The dust is beginning to settle after the Brexit vote, writes Julian Davis.
I was on holiday on polling day, on a ship populated mainly with Americans and Canadians but also with a good representation of many other countries.
It made for a number of interesting conversations; intriguing how we are viewed by the rest of the world. There was a major downside to the out vote: Sterling sinking like a brick made everything rather expensive very quickly. I was pleased Jane had sorted all the currencies before we left.
Back home it appeared to have rained solidly for two weeks. Crops already dishevelled by a very variable spring were not improved by the June ‘monsoon’. In particular wheat, now showing high levels of disease on the ear, which may lead to a reduction in bushel weight and an increased risk of mycotoxins on the grain. It has been a difficult growing season.

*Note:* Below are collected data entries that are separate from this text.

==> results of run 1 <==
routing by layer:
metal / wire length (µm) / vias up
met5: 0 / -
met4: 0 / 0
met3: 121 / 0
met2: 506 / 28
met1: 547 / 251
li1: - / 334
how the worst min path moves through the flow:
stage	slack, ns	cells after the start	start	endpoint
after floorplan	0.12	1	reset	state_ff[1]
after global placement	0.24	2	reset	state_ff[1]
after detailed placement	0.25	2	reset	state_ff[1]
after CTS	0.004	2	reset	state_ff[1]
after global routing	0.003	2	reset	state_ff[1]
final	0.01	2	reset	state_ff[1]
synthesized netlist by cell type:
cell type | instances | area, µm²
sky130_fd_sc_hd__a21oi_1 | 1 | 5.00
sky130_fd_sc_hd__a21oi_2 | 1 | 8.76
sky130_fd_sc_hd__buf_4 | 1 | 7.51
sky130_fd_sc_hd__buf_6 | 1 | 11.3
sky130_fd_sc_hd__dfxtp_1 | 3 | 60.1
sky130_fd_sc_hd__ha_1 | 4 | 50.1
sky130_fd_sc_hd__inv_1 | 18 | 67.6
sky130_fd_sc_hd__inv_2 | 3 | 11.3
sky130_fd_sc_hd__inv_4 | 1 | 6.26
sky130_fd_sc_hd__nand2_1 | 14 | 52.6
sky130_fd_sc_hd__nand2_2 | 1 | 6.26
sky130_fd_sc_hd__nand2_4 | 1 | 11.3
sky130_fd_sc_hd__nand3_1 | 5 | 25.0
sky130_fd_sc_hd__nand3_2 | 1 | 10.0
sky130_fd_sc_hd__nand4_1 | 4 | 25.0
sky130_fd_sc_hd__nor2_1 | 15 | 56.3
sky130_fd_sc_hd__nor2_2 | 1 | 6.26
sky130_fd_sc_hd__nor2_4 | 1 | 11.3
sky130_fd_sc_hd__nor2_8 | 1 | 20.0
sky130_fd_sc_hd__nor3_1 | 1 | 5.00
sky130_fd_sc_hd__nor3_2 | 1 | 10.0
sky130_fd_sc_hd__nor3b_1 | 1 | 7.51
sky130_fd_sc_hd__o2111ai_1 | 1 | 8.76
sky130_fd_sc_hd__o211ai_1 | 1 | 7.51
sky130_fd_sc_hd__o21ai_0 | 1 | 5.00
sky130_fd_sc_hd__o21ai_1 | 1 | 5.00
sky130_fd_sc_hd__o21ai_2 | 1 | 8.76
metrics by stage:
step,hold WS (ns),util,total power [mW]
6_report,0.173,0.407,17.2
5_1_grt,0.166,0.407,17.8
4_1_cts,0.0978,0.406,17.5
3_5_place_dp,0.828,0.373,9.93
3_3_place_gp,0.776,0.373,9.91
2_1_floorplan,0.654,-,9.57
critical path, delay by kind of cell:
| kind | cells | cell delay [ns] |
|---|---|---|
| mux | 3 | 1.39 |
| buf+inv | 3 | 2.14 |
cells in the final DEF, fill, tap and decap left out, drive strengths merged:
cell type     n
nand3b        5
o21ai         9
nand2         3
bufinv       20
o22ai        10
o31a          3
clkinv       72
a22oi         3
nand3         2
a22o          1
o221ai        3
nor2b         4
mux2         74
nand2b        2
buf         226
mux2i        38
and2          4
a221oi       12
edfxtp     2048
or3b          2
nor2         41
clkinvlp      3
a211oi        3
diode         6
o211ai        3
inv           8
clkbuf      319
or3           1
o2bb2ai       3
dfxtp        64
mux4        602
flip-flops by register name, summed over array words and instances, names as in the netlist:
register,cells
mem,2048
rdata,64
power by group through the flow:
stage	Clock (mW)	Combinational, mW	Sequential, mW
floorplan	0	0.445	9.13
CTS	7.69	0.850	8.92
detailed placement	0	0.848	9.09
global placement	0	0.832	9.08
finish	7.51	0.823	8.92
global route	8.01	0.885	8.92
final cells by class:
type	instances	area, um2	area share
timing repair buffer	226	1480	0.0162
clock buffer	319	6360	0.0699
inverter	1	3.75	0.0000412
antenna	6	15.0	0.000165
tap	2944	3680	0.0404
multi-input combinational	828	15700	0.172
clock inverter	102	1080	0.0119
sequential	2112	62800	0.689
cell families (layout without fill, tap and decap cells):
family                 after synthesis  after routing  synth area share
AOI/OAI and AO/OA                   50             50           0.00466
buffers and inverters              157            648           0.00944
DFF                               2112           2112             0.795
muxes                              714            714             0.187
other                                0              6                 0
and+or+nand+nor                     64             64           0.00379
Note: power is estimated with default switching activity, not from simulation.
$ cat config.mk
export PLATFORM = sky130hd
export DESIGN_NAME = mpm_mac
export DESIGN_NICKNAME = d
export VERILOG_FILES = /design/src/rtl/core/mpm_pkg.sv /design/src/rtl/core/mpm_mac.sv
export VERILOG_INCLUDE_DIRS = /design/src /design/src/rtl/core
export SDC_FILE = /design/constraint.sdc
export NUM_CORES = 2
export LEC_CHECK = 0
export ABC_AREA = 0
export BUFFER_PORTS_ARGS = -buffer_cell sky130_fd_sc_hd__buf_2
export CAP_MARGIN = 15
export CORE_AREA = 4 4 458 460
export CTS_CLUSTER_DIAMETER = 200
export CTS_CLUSTER_SIZE = 40
export DETAILED_ROUTE_END_ITERATION = 10
export DIE_AREA = 0 0 462 464
export SLEW_MARGIN = 20
export SYNTH_ARGS = -nofsm -noshare
export SYNTH_HDL_FRONTEND = slang
export SYNTH_SLANG_ARGS = --single-unit
export TNS_END_PERCENT = 10
$ cat constraint.sdc
create_clock -name clk -period 19.4 [get_ports clk]
set_clock_uncertainty 0.2 [all_clocks]
set_input_delay 2.91 -clock clk [delete_from_list [all_inputs] [get_ports clk]]
set_output_delay 2.91 -clock clk [all_outputs]
set_load 0.05 [all_outputs]
==> src/design/crmw_pkg.sv <==
// Shared types, constants and arithmetic step functions for the centred RMSProp core.
// No dependencies; every other file of the block imports this package.
package crmw_pkg;

    localparam int DEFAULT_NUM_PARAMS = 1024;

    localparam int IDX_W      = 10;
    localparam int WORD_W     = 32;
    localparam int MS_W       = 48;
    localparam int GAMMA_W    = 17;
    localparam int RATE_W     = 31;
    localparam int CFG_IDX_W  = 2;
    localparam int CFG_DATA_W = 31;
    localparam int PROD_W     = 63;          // learn_rate * |grad|
    localparam int AVG_W      = MS_W + WORD_W;

    localparam logic [CFG_IDX_W-1:0] CFG_DECAY_GAMMA = 2'd0;
    localparam logic [CFG_IDX_W-1:0] CFG_LEARN_RATE  = 2'd1;
    localparam logic [CFG_IDX_W-1:0] CFG_EPSILON     = 2'd2;

    localparam logic [GAMMA_W-1:0] GAMMA_ONE        = 17'd65536;
    localparam logic [GAMMA_W-1:0] GAMMA_RESET      = 17'd58982;
    localparam logic [RATE_W-1:0]  LEARN_RATE_RESET = 31'd16777;
    localparam logic [RATE_W-1:0]  EPSILON_RESET    = 31'd17;
    localparam logic [RATE_W-1:0]  EPSILON_MIN      = 31'd1;

    localparam logic [WORD_W-1:0] WEIGHT_MAX = 32'h7FFF_FFFF;
    localparam logic [WORD_W-1:0] WEIGHT_MIN = 32'h8000_0000;

    // square root: radicand, root, partial remainder
    localparam int RAD_W       = 64;
    localparam int ROOT_W      = 32;
    localparam int SQ_REM_W    = 35;
    localparam int SQRT_STEPS  = 4;
    localparam int SQRT_STAGES = ROOT_W / SQRT_STEPS;

    // divider: quotient bits, divisor 2*root
    localparam int QUOT_W      = 32;
    localparam int DVS_W       = ROOT_W + 1;
    localparam int DIV_STEPS   = 4;
    localparam int DIV_STAGES  = 1 + QUOT_W / DIV_STEPS;

    localparam int AVG_STAGES  = 4;
    // register stages from the read stage up to the last divider stage
    localparam int PIPE_DEPTH  = 1 + AVG_STAGES + SQRT_STAGES + DIV_STAGES;

    typedef enum logic {
        REQ_LOAD   = 1'b0,
        REQ_UPDATE = 1'b1
    } crmw_req_t;

    typedef struct packed {
        crmw_req_t                req_type;
        logic [IDX_W-1:0]         param_index;
        logic signed [WORD_W-1:0] weight_value;
        logic signed [WORD_W-1:0] grad_sum;
    } crmw_in_t;

    typedef struct packed {
        logic [IDX_W-1:0]         out_index;
        logic signed [WORD_W-1:0] new_weight;
        logic                     saturated;
    } crmw_out_t;

    typedef struct packed {
        logic [GAMMA_W-1:0] decay_gamma;
        logic [RATE_W-1:0]  learn_rate;
        logic [RATE_W-1:0]  epsilon;
    } crmw_cfg_t;

    // per-item sideband that travels down the pipeline
    typedef struct packed {
        crmw_req_t                req;
        logic [IDX_W-1:0]         idx;
        logic                     in_range;
        logic signed [WORD_W-1:0] wval;
        logic                     grad_neg;
        logic signed [WORD_W-1:0] w_old;
        logic [MS_W-1:0]          ms;
        logic signed [WORD_W-1:0] mg;
        logic [PROD_W-1:0]        lrg;
    } crmw_side_t;

    typedef struct packed {
        logic [RAD_W-1:0]    rad;
        logic [SQ_REM_W-1:0] rem;
        logic [ROOT_W-1:0]   root;
    } crmw_sq_t;

    typedef struct packed {
        logic [QUOT_W-1:0] num;
        logic [DVS_W-1:0]  rem;
        logic [DVS_W-1:0]  dvs;
        logic [QUOT_W-1:0] quot;
        logic              ovf;
    } crmw_dv_t;

    // one digit of the bit-pair square root
    function automatic crmw_sq_t sqrt_step(input crmw_sq_t s);
        crmw_sq_t            r;
        logic [SQ_REM_W-1:0] cur;
        logic [SQ_REM_W-1:0] trial;
        cur   = {s.rem[SQ_REM_W-3:0], s.rad[RAD_W-1 -: 2]};
        trial = {1'b0, s.root, 2'b01};
        r.rad = {s.rad[RAD_W-3:0], 2'b00};
        if (cur >= trial) begin
            r.rem  = cur - trial;
            r.root = {s.root[ROOT_W-2:0], 1'b1};
        end else begin
            r.rem  = cur;
            r.root = {s.root[ROOT_W-2:0], 1'b0};
        end
        return r;
    endfunction

    // one bit of restoring division
    function automatic crmw_dv_t div_step(input crmw_dv_t s);
        crmw_dv_t         r;
        logic [DVS_W:0]   cur;
        logic [DVS_W:0]   dif;
        cur    = {s.rem, s.num[QUOT_W-1]};
        dif    = cur - {1'b0, s.dvs};
        r      = s;
        r.num  = {s.num[QUOT_W-2:0], 1'b0};
        if (cur >= {1'b0, s.dvs}) begin
            r.rem  = dif[DVS_W-1:0];
            r.quot = {s.quot[QUOT_W-2:0], 1'b1};
        end else begin
            r.rem  = cur[DVS_W-1:0];
            r.quot = {s.quot[QUOT_W-2:0], 1'b0};
        end
        return r;
    endfunction

endpackage
--- src/design/crmw_isqrt.sv ---
// Pipelined integer square root, four digits (SQRT_STEPS) per register stage.
// Depends on crmw_pkg.
module crmw_isqrt (
    input  logic                          clk,
    input  logic                          rst_n,
    input  logic                          adv,
    input  logic                          in_valid,
    input  crmw_pkg::crmw_side_t          in_side,
    input  logic [crmw_pkg::RAD_W-1:0]    in_rad,
    output logic                          out_valid,
    output crmw_pkg::crmw_side_t          out_side,
    output logic [crmw_pkg::ROOT_W-1:0]   out_root
);
    import crmw_pkg::*;

    logic       v_reg    [SQRT_STAGES];
    crmw_side_t side_reg [SQRT_STAGES];
    crmw_sq_t   sq_reg   [SQRT_STAGES];

    for (genvar k = 0; k < SQRT_STAGES; k++)
    begin : g_stage
        logic       v_in;
        crmw_side_t side_in;
        crmw_sq_t   sq_in;
        crmw_sq_t   sq_next;

        if (k == 0)
        begin : g_first
            assign v_in    = in_valid;
            assign side_in = in_side;
            assign sq_in   = '{rad: in_rad, rem: '0, root: '0};
        end
        else
        begin : g_rest
            assign v_in    = v_reg[k-1];
            assign side_in = side_reg[k-1];
            assign sq_in   = sq_reg[k-1];
        end

        always_comb
        begin
            sq_next = sq_in;
            for (int i = 0; i < SQRT_STEPS; i++)
            begin
                sq_next = sqrt_step(sq_next);
            end
        end

        always_ff @(posedge clk or negedge rst_n)
        begin
            if (!rst_n)
                v_reg[k] <= 1'b0;
            else if (adv)
                v_reg[k] <= v_in;
        end

        always_ff @(posedge clk)
        begin
            if (adv)
            begin
                side_reg[k] <= side_in;
                sq_reg[k]   <= sq_next;
            end
        end
    end

    assign out_valid = v_reg[SQRT_STAGES-1];
    assign out_side  = side_reg[SQRT_STAGES-1];
    assign out_root  = sq_reg[SQRT_STAGES-1].root;

endmodule
===== config.mk =====
export PLATFORM = sky130hd
export DESIGN_NAME = gmds_seq
export DESIGN_NICKNAME = d
export VERILOG_FILES = /design/src/hdl/gmds_pkg.sv /design/src/hdl/gmds_seq.sv
export SDC_FILE = /design/constraint.sdc
export NUM_CORES = 1
export LEC_CHECK = 0
export BUFFER_PORTS_ARGS = -buffer_cell sky130_fd_sc_hd__clkbuf_2
export CELL_PAD_IN_SITES_DETAIL_PLACEMENT = 2
export CELL_PAD_IN_SITES_GLOBAL_PLACEMENT = 2
export CORE_MARGIN = 1
export CORE_UTILIZATION = 34
export CTS_CLUSTER_DIAMETER = 80
export CTS_CLUSTER_SIZE = 12
export DETAILED_ROUTE_END_ITERATION = 10
export GPL_ROUTABILITY_DRIVEN = 0
export MAX_ROUTING_LAYER = met4
export PLACE_DENSITY_LB_ADDON = 0.1
export SYNTH_ARGS = -nofsm -noshare
export SYNTH_HDL_FRONTEND = slang
export SYNTH_SLANG_ARGS = --single-unit

===== constraint.sdc =====
create_clock -name i_clk -period 4.5 [get_ports i_clk]
set_clock_uncertainty 0.05 [all_clocks]
set_input_delay 0 -clock i_clk [delete_from_list [all_inputs] [get_ports i_clk]]
set_output_delay 0 -clock i_clk [all_outputs]
set_load 0.005 [all_outputs]
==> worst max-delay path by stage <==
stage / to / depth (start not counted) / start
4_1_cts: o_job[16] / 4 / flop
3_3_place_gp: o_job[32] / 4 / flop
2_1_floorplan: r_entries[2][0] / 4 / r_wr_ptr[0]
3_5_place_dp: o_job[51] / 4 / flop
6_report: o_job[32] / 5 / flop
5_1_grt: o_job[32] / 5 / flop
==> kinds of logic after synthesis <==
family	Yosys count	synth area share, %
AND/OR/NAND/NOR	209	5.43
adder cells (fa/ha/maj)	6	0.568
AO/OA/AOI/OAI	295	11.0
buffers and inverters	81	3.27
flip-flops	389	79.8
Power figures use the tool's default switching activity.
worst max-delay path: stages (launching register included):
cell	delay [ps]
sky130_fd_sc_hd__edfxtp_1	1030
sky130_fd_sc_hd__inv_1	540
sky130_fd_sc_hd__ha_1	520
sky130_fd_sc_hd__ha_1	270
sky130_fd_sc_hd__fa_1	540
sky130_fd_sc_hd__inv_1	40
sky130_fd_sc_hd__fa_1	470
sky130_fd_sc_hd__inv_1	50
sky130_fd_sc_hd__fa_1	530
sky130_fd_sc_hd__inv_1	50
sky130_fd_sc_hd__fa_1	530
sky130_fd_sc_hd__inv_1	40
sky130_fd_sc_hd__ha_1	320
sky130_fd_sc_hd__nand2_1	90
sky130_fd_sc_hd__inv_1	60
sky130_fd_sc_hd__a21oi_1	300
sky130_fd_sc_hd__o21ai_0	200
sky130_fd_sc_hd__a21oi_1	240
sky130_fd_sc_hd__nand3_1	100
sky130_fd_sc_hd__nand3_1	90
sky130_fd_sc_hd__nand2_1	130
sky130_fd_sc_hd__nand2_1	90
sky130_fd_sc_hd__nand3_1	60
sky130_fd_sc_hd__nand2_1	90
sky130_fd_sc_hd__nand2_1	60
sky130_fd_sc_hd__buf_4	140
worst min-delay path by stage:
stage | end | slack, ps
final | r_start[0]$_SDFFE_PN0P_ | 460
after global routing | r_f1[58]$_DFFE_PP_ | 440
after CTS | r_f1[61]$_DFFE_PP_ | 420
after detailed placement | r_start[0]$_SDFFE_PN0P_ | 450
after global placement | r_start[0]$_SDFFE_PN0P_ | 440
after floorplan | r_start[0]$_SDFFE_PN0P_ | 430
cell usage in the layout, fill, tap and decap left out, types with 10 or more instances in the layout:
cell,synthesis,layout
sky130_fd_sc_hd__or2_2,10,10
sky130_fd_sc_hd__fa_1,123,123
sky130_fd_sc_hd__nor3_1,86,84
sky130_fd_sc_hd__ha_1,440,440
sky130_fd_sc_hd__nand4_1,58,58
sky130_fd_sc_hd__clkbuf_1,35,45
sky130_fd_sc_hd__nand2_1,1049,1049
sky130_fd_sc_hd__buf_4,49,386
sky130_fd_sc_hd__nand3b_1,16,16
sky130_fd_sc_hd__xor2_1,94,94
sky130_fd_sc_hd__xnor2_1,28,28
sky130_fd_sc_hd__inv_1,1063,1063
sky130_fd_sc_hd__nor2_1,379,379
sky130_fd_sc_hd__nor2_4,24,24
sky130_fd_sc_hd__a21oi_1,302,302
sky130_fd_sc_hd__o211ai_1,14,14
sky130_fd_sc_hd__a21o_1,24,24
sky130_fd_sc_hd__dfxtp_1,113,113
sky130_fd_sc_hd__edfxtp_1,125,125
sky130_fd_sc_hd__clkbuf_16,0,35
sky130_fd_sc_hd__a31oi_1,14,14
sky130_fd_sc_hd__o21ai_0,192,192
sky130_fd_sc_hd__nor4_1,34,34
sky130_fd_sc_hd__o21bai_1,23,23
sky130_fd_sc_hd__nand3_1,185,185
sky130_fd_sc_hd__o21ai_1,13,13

The last few days the thermometer has topped 30 degrees and no doubt there will be a thunderstorm or two floating around. For oilseed rape this is a very vulnerable two weeks. As the crop ripens, the pods dry and become brittle and shatter easily, dropping the seed to the ground. A heavy hailstorm can destroy a crop in a matter of seconds. There are methods used to reduce pod shatter such as varietal tolerance, and chemical products (often latex) sprayed onto the crop to help enhance the pod integrity. But these are aids and not a solution to a heavy hail storm.